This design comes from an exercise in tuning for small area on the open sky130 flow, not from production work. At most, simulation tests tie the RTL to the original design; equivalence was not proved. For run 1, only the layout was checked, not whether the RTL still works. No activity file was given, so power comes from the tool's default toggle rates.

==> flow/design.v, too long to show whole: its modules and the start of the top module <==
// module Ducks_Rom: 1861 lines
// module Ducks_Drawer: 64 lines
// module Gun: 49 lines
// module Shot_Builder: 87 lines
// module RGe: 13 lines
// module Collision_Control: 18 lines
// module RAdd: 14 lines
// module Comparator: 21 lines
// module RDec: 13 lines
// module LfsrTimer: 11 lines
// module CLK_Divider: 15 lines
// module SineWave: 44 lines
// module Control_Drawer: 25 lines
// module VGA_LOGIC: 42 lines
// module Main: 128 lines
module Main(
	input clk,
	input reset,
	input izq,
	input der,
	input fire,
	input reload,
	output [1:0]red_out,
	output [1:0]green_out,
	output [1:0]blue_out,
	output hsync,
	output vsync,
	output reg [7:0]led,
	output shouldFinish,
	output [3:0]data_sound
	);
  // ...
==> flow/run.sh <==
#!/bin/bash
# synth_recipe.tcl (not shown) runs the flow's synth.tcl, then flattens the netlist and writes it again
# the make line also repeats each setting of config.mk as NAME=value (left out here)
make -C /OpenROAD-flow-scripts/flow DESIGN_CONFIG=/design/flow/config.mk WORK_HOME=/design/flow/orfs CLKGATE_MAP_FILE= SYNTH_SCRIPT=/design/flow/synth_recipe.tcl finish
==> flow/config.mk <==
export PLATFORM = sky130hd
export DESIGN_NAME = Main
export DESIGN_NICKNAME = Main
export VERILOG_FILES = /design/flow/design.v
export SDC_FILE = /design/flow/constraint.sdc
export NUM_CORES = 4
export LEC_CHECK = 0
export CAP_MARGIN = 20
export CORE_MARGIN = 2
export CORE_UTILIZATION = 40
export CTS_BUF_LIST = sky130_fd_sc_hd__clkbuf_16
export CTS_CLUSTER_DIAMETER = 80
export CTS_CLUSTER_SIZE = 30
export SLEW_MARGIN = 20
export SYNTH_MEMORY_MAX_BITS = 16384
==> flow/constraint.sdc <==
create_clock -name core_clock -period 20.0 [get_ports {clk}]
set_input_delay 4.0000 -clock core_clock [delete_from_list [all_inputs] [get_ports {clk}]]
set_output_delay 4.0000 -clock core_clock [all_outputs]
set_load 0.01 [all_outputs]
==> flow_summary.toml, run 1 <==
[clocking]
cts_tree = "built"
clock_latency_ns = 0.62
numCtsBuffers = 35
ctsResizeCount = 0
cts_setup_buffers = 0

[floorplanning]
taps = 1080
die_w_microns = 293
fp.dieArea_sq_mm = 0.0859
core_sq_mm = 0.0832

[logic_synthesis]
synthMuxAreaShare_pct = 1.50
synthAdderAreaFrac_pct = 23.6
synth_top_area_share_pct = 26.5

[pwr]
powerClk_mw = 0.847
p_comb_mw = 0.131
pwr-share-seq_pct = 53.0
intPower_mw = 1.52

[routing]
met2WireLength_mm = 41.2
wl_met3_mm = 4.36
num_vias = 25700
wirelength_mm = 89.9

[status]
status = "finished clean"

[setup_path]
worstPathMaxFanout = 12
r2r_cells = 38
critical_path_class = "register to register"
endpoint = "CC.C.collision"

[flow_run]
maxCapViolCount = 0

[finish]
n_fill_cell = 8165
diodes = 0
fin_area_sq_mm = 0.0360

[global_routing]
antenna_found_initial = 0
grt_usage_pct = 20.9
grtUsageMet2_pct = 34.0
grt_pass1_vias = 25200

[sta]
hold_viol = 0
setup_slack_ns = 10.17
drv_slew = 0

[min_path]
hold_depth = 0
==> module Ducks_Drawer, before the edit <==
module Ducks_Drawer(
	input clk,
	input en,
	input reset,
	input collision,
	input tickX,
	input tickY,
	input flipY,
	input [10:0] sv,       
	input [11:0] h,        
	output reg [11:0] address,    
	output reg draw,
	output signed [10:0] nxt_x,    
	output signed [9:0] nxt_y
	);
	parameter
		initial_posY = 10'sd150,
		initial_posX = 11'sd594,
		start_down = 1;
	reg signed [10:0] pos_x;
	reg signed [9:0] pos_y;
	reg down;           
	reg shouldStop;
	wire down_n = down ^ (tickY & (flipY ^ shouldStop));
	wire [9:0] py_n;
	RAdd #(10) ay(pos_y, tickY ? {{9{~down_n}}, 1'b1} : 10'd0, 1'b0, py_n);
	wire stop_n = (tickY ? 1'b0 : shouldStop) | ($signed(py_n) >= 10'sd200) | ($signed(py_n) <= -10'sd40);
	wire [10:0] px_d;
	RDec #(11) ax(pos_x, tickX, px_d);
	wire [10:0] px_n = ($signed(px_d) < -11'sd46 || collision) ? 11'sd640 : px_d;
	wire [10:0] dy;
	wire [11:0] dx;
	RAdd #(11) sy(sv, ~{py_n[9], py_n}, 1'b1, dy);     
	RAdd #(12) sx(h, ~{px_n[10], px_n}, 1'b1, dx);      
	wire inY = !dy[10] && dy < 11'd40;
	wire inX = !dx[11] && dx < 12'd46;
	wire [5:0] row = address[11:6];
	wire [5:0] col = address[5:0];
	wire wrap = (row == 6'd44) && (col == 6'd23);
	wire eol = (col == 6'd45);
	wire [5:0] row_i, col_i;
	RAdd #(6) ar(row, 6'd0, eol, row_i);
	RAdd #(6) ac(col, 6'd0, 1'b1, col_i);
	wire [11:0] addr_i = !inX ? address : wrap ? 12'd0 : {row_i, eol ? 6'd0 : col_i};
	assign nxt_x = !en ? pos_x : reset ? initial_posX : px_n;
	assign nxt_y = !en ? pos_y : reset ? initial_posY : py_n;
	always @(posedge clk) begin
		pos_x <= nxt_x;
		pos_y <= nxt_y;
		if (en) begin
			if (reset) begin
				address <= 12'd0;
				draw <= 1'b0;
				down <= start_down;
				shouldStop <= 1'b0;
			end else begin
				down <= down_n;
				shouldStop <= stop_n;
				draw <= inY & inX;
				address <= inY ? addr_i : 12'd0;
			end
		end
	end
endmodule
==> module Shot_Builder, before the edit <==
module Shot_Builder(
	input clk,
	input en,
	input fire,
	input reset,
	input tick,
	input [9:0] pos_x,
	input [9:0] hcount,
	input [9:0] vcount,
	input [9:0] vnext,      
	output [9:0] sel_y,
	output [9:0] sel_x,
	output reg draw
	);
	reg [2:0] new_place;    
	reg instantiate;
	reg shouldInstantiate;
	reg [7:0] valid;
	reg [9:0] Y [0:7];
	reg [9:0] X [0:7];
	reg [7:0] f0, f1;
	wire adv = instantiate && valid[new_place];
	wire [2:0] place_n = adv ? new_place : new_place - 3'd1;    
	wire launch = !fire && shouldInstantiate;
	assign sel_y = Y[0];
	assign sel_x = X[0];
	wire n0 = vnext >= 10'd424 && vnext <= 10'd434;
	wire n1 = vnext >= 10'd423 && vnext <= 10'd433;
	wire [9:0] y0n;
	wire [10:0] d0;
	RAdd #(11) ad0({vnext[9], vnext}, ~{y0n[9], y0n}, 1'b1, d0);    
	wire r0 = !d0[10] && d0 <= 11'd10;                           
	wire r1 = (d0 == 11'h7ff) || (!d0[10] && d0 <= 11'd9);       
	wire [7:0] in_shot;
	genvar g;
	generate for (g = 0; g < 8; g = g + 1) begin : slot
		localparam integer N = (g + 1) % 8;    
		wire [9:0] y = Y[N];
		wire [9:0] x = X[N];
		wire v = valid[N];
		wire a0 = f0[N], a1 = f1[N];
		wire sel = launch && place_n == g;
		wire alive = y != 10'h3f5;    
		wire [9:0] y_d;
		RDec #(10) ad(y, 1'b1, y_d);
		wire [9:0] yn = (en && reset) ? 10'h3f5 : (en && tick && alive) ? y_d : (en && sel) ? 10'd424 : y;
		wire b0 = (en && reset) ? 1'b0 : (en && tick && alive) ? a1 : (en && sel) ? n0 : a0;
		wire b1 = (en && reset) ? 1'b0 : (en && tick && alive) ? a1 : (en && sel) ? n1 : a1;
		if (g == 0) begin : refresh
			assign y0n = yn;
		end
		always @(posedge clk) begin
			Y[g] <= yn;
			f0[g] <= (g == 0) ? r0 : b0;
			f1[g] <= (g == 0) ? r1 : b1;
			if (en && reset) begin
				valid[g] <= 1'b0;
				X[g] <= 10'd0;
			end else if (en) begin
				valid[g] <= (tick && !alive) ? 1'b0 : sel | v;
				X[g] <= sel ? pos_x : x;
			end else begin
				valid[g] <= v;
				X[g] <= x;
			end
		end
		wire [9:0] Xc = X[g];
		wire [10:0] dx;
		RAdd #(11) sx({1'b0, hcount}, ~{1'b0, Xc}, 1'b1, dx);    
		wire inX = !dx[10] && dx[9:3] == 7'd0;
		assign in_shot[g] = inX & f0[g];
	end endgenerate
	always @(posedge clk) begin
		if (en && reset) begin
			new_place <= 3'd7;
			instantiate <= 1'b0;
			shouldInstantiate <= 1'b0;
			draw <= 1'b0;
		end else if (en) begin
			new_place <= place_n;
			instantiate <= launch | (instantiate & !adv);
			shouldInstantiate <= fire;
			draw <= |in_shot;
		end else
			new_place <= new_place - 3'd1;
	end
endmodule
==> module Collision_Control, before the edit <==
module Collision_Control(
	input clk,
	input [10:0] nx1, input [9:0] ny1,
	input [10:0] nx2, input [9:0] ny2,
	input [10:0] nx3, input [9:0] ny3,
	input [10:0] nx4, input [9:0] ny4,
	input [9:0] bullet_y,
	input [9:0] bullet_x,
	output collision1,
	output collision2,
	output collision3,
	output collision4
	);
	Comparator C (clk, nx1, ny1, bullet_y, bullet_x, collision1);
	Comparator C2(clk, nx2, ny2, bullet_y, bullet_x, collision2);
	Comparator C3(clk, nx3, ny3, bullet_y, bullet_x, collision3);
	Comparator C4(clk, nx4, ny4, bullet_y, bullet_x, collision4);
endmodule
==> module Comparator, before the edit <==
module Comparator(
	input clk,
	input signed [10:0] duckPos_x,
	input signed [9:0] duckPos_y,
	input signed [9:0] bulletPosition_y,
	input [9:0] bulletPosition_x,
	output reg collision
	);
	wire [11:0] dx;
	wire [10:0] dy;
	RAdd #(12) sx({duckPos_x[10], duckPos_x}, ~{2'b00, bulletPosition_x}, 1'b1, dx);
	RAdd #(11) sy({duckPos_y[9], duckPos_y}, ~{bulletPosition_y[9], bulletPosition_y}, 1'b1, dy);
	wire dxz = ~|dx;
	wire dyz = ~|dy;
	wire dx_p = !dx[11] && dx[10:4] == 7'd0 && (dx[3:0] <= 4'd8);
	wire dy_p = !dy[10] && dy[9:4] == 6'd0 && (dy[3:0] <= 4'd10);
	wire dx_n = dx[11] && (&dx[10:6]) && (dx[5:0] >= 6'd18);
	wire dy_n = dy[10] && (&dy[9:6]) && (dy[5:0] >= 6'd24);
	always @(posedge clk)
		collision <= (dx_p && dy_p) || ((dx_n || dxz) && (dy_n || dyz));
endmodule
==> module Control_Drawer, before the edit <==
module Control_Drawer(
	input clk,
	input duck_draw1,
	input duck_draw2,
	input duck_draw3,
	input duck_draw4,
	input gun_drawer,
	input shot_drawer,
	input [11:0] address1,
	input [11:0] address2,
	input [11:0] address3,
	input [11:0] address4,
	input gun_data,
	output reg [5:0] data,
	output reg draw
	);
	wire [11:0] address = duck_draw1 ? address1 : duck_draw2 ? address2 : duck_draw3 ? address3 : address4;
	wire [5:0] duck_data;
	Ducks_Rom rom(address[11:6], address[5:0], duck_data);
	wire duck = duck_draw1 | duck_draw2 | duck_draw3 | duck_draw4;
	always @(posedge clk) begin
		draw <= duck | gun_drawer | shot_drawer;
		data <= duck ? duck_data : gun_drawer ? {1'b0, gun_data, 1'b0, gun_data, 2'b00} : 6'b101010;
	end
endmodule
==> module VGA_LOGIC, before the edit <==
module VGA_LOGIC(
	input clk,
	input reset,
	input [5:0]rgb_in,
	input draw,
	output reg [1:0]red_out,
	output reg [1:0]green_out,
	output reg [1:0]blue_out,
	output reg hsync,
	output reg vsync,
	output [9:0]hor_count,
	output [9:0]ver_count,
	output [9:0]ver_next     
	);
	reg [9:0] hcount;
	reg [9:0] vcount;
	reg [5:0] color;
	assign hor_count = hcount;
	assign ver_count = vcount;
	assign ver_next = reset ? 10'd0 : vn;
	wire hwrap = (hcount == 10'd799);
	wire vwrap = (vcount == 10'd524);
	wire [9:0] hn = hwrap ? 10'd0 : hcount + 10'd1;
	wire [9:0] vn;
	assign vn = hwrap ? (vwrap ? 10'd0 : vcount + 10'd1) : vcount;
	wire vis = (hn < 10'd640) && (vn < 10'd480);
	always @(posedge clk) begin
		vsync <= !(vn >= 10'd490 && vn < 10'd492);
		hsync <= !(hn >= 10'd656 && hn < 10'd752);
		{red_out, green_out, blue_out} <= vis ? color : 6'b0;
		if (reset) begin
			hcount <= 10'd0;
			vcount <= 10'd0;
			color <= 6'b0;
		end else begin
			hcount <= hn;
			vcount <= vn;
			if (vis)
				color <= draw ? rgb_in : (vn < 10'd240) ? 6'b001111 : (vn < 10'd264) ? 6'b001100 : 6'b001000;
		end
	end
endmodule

- - -

● **WORK TASK**
Go over the listing above and return each line with "shouldInstantiate".

● **TASK RESPONSE**
	reg shouldInstantiate;
	wire launch = !fire && shouldInstantiate;
			shouldInstantiate <= 1'b0;
			shouldInstantiate <= fire;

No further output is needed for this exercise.